State lawmakers and University of Wisconsin experts are encouraging conversations to improve mental health care’s current status in Wisconsin.

Wisconsin state Legislature’s Committee on Mental Health Reform, which was formed in 2015, has been a platform for encouraging such conversation, Rep. Melissa Sargent, D-Madison, said.

“This [committee] came out of a group of people who realized we need to do more about providing mental health services to support people,” she said.

The committee works with communities to learn and better address the issues they face, Sargent said. It is also interested in talking with experts about mental health care related problems in Wisconsin. Schools around the state have mentioned that they need more mental health services, she said.

Experts say Wisconsin is currently facing several major mental health care related issues.

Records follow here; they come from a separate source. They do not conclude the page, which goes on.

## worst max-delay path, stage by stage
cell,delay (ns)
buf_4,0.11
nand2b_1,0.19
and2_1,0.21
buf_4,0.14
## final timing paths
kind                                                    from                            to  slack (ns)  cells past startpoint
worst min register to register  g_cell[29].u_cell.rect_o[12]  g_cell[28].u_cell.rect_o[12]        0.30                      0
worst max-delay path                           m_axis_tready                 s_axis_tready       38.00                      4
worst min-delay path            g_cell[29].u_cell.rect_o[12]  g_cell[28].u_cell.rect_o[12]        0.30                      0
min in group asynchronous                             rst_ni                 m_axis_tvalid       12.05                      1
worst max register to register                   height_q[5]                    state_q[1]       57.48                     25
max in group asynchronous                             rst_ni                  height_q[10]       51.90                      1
## src/rtl/core/serial_adc_reader_with_deadband_macros.svh

```systemverilog
// Assertion macros shared by the serial ADC reader RTL.
`ifndef SERIAL_ADC_READER_WITH_DEADBAND_MACROS_SVH
`define SERIAL_ADC_READER_WITH_DEADBAND_MACROS_SVH

// Same-cycle implication, checked on the rising clock edge, off during reset.
`define SADC_ASSERT_NOW(label, clk_i, rst_n_i, ante, cons) \
	label: assert property (@(posedge clk_i) disable iff (!rst_n_i) (ante) |-> (cons)) \
		else $error("serial ADC reader: assertion failed");

// Next-cycle implication, checked on the rising clock edge, off during reset.
`define SADC_ASSERT_NEXT(label, clk_i, rst_n_i, ante, cons) \
	label: assert property (@(posedge clk_i) disable iff (!rst_n_i) (ante) |=> (cons)) \
		else $error("serial ADC reader: assertion failed");

`endif

```

## src/rtl/core/sadc_pkg.sv

```systemverilog
// Shared types and constants of the serial ADC reader.
package sadc_pkg;

	localparam int SAMPLE_BITS   = 8;
	localparam int DIVIDER_WIDTH = 16;
	localparam int COUNT_WIDTH   = 4;
	localparam int CFG_WIDTH     = 16;
	localparam int CFG_IDX_WIDTH = 2;

	localparam logic [SAMPLE_BITS-1:0] ERROR_VALUE = SAMPLE_BITS'(128);

	// Configuration register indexes.
	localparam logic [CFG_IDX_WIDTH-1:0] REG_SINGLE_ENDED = 2'd0;
	localparam logic [CFG_IDX_WIDTH-1:0] REG_CHANNEL_ODD  = 2'd1;
	localparam logic [CFG_IDX_WIDTH-1:0] REG_DEADBAND     = 2'd2;
	localparam logic [CFG_IDX_WIDTH-1:0] REG_HALF_PERIOD  = 2'd3;

	// Conversion sequence phases.
	typedef enum logic [4:0] {
		PH_IDLE     = 5'd0,
		PH_START_LO = 5'd1,
		PH_START_HI = 5'd2,
		PH_SGL_LO   = 5'd3,
		PH_SGL_HI   = 5'd4,
		PH_ODD_LO   = 5'd5,
		PH_ODD_HI   = 5'd6,
		PH_SETTLE   = 5'd7,
		PH_READ_HI  = 5'd8,
		PH_READ_LO  = 5'd9
	} phase_t;

	// Pin levels after a tick.
	typedef struct packed {
		logic select_n;
		logic serial_clock;
		logic data_line_out;
		logic data_drive_enable;
		logic busy;
	} pins_t;

	// Completion information handed from the sequencer to the deadband filter.
	typedef struct packed {
		logic                   done;
		logic [SAMPLE_BITS-1:0] msb_byte;
		logic [SAMPLE_BITS-1:0] lsb_byte;
	} conv_t;

endpackage

```

## src/rtl/core/sadc_sequencer.sv

```systemverilog
// Conversion sequencer: phases, half-period divider, bit counter and shift bytes.
module sadc_sequencer (
	input  logic                                 clk,
	input  logic                                 arst_n,
	input  logic                                 step,
	input  logic                                 start_request,
	input  logic                                 data_line_in,
	input  logic                                 single_ended,
	input  logic                                 channel_odd,
	input  logic [sadc_pkg::DIVIDER_WIDTH-1:0]   half_period_ticks,
	output sadc_pkg::pins_t                      pins,
	output sadc_pkg::conv_t                      conv
);

	localparam int SB = sadc_pkg::SAMPLE_BITS;
	localparam int DW = sadc_pkg::DIVIDER_WIDTH;
	localparam int CW = sadc_pkg::COUNT_WIDTH;

	sadc_pkg::phase_t  phase_q, phase_d;
	logic [DW-1:0]     div_q, div_d;
	logic [CW-1:0]     count_q, count_d;
	logic [SB-1:0]     msb_q, msb_d, lsb_q, lsb_d;
	logic [DW-1:0]     half;
	logic              div_run;
	logic [CW-1:0]     lsb_pos;
	logic              done;

	assign half    = (half_period_ticks == '0) ? DW'(1) : half_period_ticks;
	assign div_run = (({1'b0, div_q} + (DW+1)'(1)) < {1'b0, half}) && (div_q != '1);
	assign lsb_pos = count_q - CW'(SB - 1);

	always_comb begin
		phase_d = phase_q;
		div_d   = div_q;
		count_d = count_q;
		msb_d   = msb_q;
		lsb_d   = lsb_q;
		done    = 1'b0;
		unique case (phase_q)
			sadc_pkg::PH_START_LO, sadc_pkg::PH_START_HI, sadc_pkg::PH_SGL_LO,
			sadc_pkg::PH_SGL_HI, sadc_pkg::PH_ODD_LO, sadc_pkg::PH_ODD_HI,
			sadc_pkg::PH_SETTLE, sadc_pkg::PH_READ_HI: begin
				if (div_run) begin
					div_d = div_q + DW'(1);
				end else begin
					phase_d = sadc_pkg::phase_t'(phase_q + 5'd1);
					div_d   = '0;
				end
			end
			sadc_pkg::PH_READ_LO: begin
				if (div_run) begin
					div_d = div_q + DW'(1);
				end else begin
					div_d = '0;
					if (count_q < CW'(SB)) begin
						msb_d = {msb_q[SB-2:0], data_line_in};
						if (count_q == CW'(SB - 1)) begin
							lsb_d = lsb_q | SB'(data_line_in);
						end
					end else if (count_q < CW'(2 * SB - 1)) begin
						lsb_d = lsb_q | (SB'(data_line_in) << lsb_pos[2:0]);
					end
					if (count_q >= CW'(2 * SB - 1)) begin
						done    = 1'b1;
						count_d = '0;
						phase_d = sadc_pkg::PH_IDLE;
					end else begin
						count_d = count_q + CW'(1);
						phase_d = sadc_pkg::PH_READ_HI;
					end
				end
			end
			default: begin
				// Idle, and any code without meaning behaves as idle.
				phase_d = sadc_pkg::PH_IDLE;
				if (start_request) begin
					msb_d   = '0;
					lsb_d   = '0;
					count_d = '0;
					div_d   = '0;
					phase_d = sadc_pkg::PH_START_LO;
				end
			end
		endcase
	end

	// Pin levels follow the phase after this tick's update.
	always_comb begin
		pins.busy              = (phase_d != sadc_pkg::PH_IDLE);
		pins.select_n          = (phase_d == sadc_pkg::PH_IDLE);
		pins.data_drive_enable = (phase_d <= sadc_pkg::PH_ODD_HI);
		case (phase_d) inside
			sadc_pkg::PH_START_HI, sadc_pkg::PH_SGL_HI, sadc_pkg::PH_ODD_HI,
			sadc_pkg::PH_READ_HI: pins.serial_clock = 1'b1;
			default:              pins.serial_clock = 1'b0;
		endcase
		case (phase_d) inside
			sadc_pkg::PH_START_LO, sadc_pkg::PH_START_HI: pins.data_line_out = 1'b1;
			sadc_pkg::PH_SGL_LO, sadc_pkg::PH_SGL_HI:     pins.data_line_out = single_ended;
			sadc_pkg::PH_ODD_LO, sadc_pkg::PH_ODD_HI:     pins.data_line_out = channel_odd;
			default:                                      pins.data_line_out = 1'b0;
		endcase
	end

	// The comparison uses the bytes as they stand; no sample is taken on the last tick.
	assign conv.done     = done;
	assign conv.msb_byte = msb_q;
	assign conv.lsb_byte = lsb_q;

	always_ff @(posedge clk or negedge arst_n) begin
		if (!arst_n) begin
			phase_q <= sadc_pkg::PH_IDLE;
			div_q   <= '0;
			count_q <= '0;
			msb_q   <= '0;
			lsb_q   <= '0;
		end else if (step) begin
			phase_q <= phase_d;
			div_q   <= div_d;
			count_q <= count_d;
			msb_q   <= msb_d;
			lsb_q   <= lsb_d;
		end
	end

endmodule

```

## src/rtl/core/sadc_deadband.sv

```systemverilog
// Result check and deadband filter holding the last reported value.
module sadc_deadband (
	input  logic                               clk,
	input  logic                               arst_n,
	input  logic                               step,
	input  sadc_pkg::conv_t                    conv,
	input  logic [sadc_pkg::SAMPLE_BITS-1:0]   deadband,
	output logic [sadc_pkg::SAMPLE_BITS-1:0]   reading,
	output logic                               mismatch,
	output logic                               changed,
	output logic [sadc_pkg::SAMPLE_BITS-1:0]   reported_next
);

	localparam int SB = sadc_pkg::SAMPLE_BITS;

	logic [SB-1:0] last_q;
	logic [SB-1:0] value;
	logic [SB-1:0] diff;
	logic          differ;

	assign differ = (conv.msb_byte != conv.lsb_byte);
	assign value  = differ ? sadc_pkg::ERROR_VALUE : conv.msb_byte;
	assign diff   = (value > last_q) ? (value - last_q) : (last_q - value);

	assign mismatch      = conv.done && differ;
	assign reading       = conv.done ? value : '0;
	assign changed       = conv.done && (value != sadc_pkg::ERROR_VALUE) && (diff > deadband);
	assign reported_next = changed ? value : last_q;

	always_ff @(posedge clk or negedge arst_n) begin
		if (!arst_n) begin
			last_q <= '0;
		end else if (step) begin
			last_q <= reported_next;
		end
	end

endmodule

```

## src/rtl/core/serial_adc_reader_with_deadband.sv

```systemverilog
// Top level of the serial ADC reader with deadband filtering.
// This block is the pin-level master of an 8-bit three-wire serial ADC. Each slave-side
// transaction is one time tick carrying a start request and the sampled data line; each
// tick produces exactly one master-side transaction with the pin levels to drive after
// that tick and, on the completing tick, the reading. A conversion selects the device,
// sends a start bit, the single-ended bit and the channel bit, settles for one half
// period, then reads eight bits MSB first and eight bits LSB first. Differing bytes give
// the error reading 128, which is never reported; another reading is flagged as changed
// and becomes the reported value only when it differs from the last reported value by
// more than the deadband. Each phase lasts half_period_ticks ticks (zero acts as one).
// Throughput is one transaction per clock while m_tready stays high: the sequencer and
// deadband state advance in a single registered step per tick, and the result lands in
// an output register, so a new tick is taken in the same cycle the previous result is
// taken downstream. Configuration is written through the plain write port and should
// change only while no conversion is running.
module serial_adc_reader_with_deadband (
	input  logic                                 clk,
	input  logic                                 arst_n,
	// Slave side. tdata: [0] start_request, [1] data_line_in, [7:2] zero.
	input  logic                                 s_tvalid,
	output logic                                 s_tready,
	input  logic [7:0]                           s_tdata,
	// Master side. tdata: [0] select_n, [1] serial_clock, [2] data_line_out,
	// [3] data_drive_enable, [4] busy_res, [12:5] reading, [13] reading_valid,
	// [14] mismatch, [15] changed, [23:16] reported_value.
	output logic                                 m_tvalid,
	input  logic                                 m_tready,
	output logic [23:0]                          m_tdata,
	// Configuration write port.
	input  logic                                 cfg_wr_en,
	input  logic [sadc_pkg::CFG_IDX_WIDTH-1:0]   cfg_index,
	input  logic [sadc_pkg::CFG_WIDTH-1:0]       cfg_wdata
);

	`include "serial_adc_reader_with_deadband_macros.svh"

	localparam int SB = sadc_pkg::SAMPLE_BITS;
	localparam int DW = sadc_pkg::DIVIDER_WIDTH;

	// Configuration registers.
	logic          single_ended_q;
	logic          channel_odd_q;
	logic [SB-1:0] deadband_q;
	logic [DW-1:0] half_period_q;

	// An offered tick is taken whenever the output register is empty or being drained.
	logic step;

	sadc_pkg::pins_t pins;
	sadc_pkg::conv_t conv;
	logic [SB-1:0]   reading;
	logic            mismatch;
	logic            changed;
	logic [SB-1:0]   reported_next;

	// Output register.
	logic          out_valid_q;
	logic [23:0]   out_data_q;

	assign s_tready = !out_valid_q || m_tready;
	assign step     = s_tvalid && s_tready;
	assign m_tvalid = out_valid_q;
	assign m_tdata  = out_data_q;

	always_ff @(posedge clk or negedge arst_n) begin
		if (!arst_n) begin
			single_ended_q <= 1'b1;
			channel_odd_q  <= 1'b0;
			deadband_q     <= SB'(2);
			half_period_q  <= DW'(1);
		end else if (cfg_wr_en) begin
			unique case (cfg_index)
				sadc_pkg::REG_SINGLE_ENDED: single_ended_q <= cfg_wdata[0];
				sadc_pkg::REG_CHANNEL_ODD:  channel_odd_q  <= cfg_wdata[0];
				sadc_pkg::REG_DEADBAND:     deadband_q     <= cfg_wdata[SB-1:0];
				sadc_pkg::REG_HALF_PERIOD:  half_period_q  <= cfg_wdata[DW-1:0];
				default: ;
			endcase
		end
	end

	sadc_sequencer u_sequencer (
		.clk               (clk),
		.arst_n            (arst_n),
		.step              (step),
		.start_request     (s_tdata[0]),
		.data_line_in      (s_tdata[1]),
		.single_ended      (single_ended_q),
		.channel_odd       (channel_odd_q),
		.half_period_ticks (half_period_q),
		.pins              (pins),
		.conv              (conv)
	);

	sadc_deadband u_deadband (
		.clk           (clk),
		.arst_n        (arst_n),
		.step          (step),
		.conv          (conv),
		.deadband      (deadband_q),
		.reading       (reading),
		.mismatch      (mismatch),
		.changed       (changed),
		.reported_next (reported_next)
	);

	always_ff @(posedge clk or negedge arst_n) begin
		if (!arst_n) begin
			out_valid_q <= 1'b0;
		end else if (step) begin
			out_valid_q <= 1'b1;
		end else if (m_tready) begin
			out_valid_q <= 1'b0;
		end
	end

	// Payload needs no reset; it is loaded with every accepted tick.
	always_ff @(posedge clk) begin
		if (step) begin
			out_data_q <= {reported_next, changed, mismatch, conv.done, reading,
				pins.busy, pins.data_drive_enable, pins.data_line_out,
				pins.serial_clock, pins.select_n};
		end
	end

	// A completed conversion always returns the sequencer to idle.
	`SADC_ASSERT_NEXT(a_done_idle, clk, arst_n, step && conv.done, out_data_q[4] == 1'b0 && out_data_q[0] == 1'b1)
	// A mismatch always reads as the error value.
	`SADC_ASSERT_NOW(a_mismatch_err, clk, arst_n, out_valid_q && out_data_q[14], out_data_q[12:5] == sadc_pkg::ERROR_VALUE)
	// A reported change updates the reported value to the reading.
	`SADC_ASSERT_NOW(a_changed_val, clk, arst_n, out_valid_q && out_data_q[15], out_data_q[23:16] == out_data_q[12:5] && out_data_q[13])
	// The block never stalls the input while the output register is empty.
	`SADC_ASSERT_NOW(a_ready_empty, clk, arst_n, !out_valid_q, s_tready)

endmodule

```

Wisconsin has faced a shortage of hospital beds available to mental health patients, Michael Peterson, assistant professor and director of hospital psychiatric services at UW Hospital and Clinics, said. There is also a shortage in outpatient mental health care, which is sought out more often than inpatient care, he said.

There is a shortage not only in smaller, rural areas of Wisconsin but also in some urban areas, Peterson said.

It is harder to provide services for specialized mental health care in such regions as well, Julianne Zweifel, clinical psychologist with UW Health and UW clinical assistant professor for obstetrics and gynecology, said

“It’s certainly a luxury that is not more widely available,” she said.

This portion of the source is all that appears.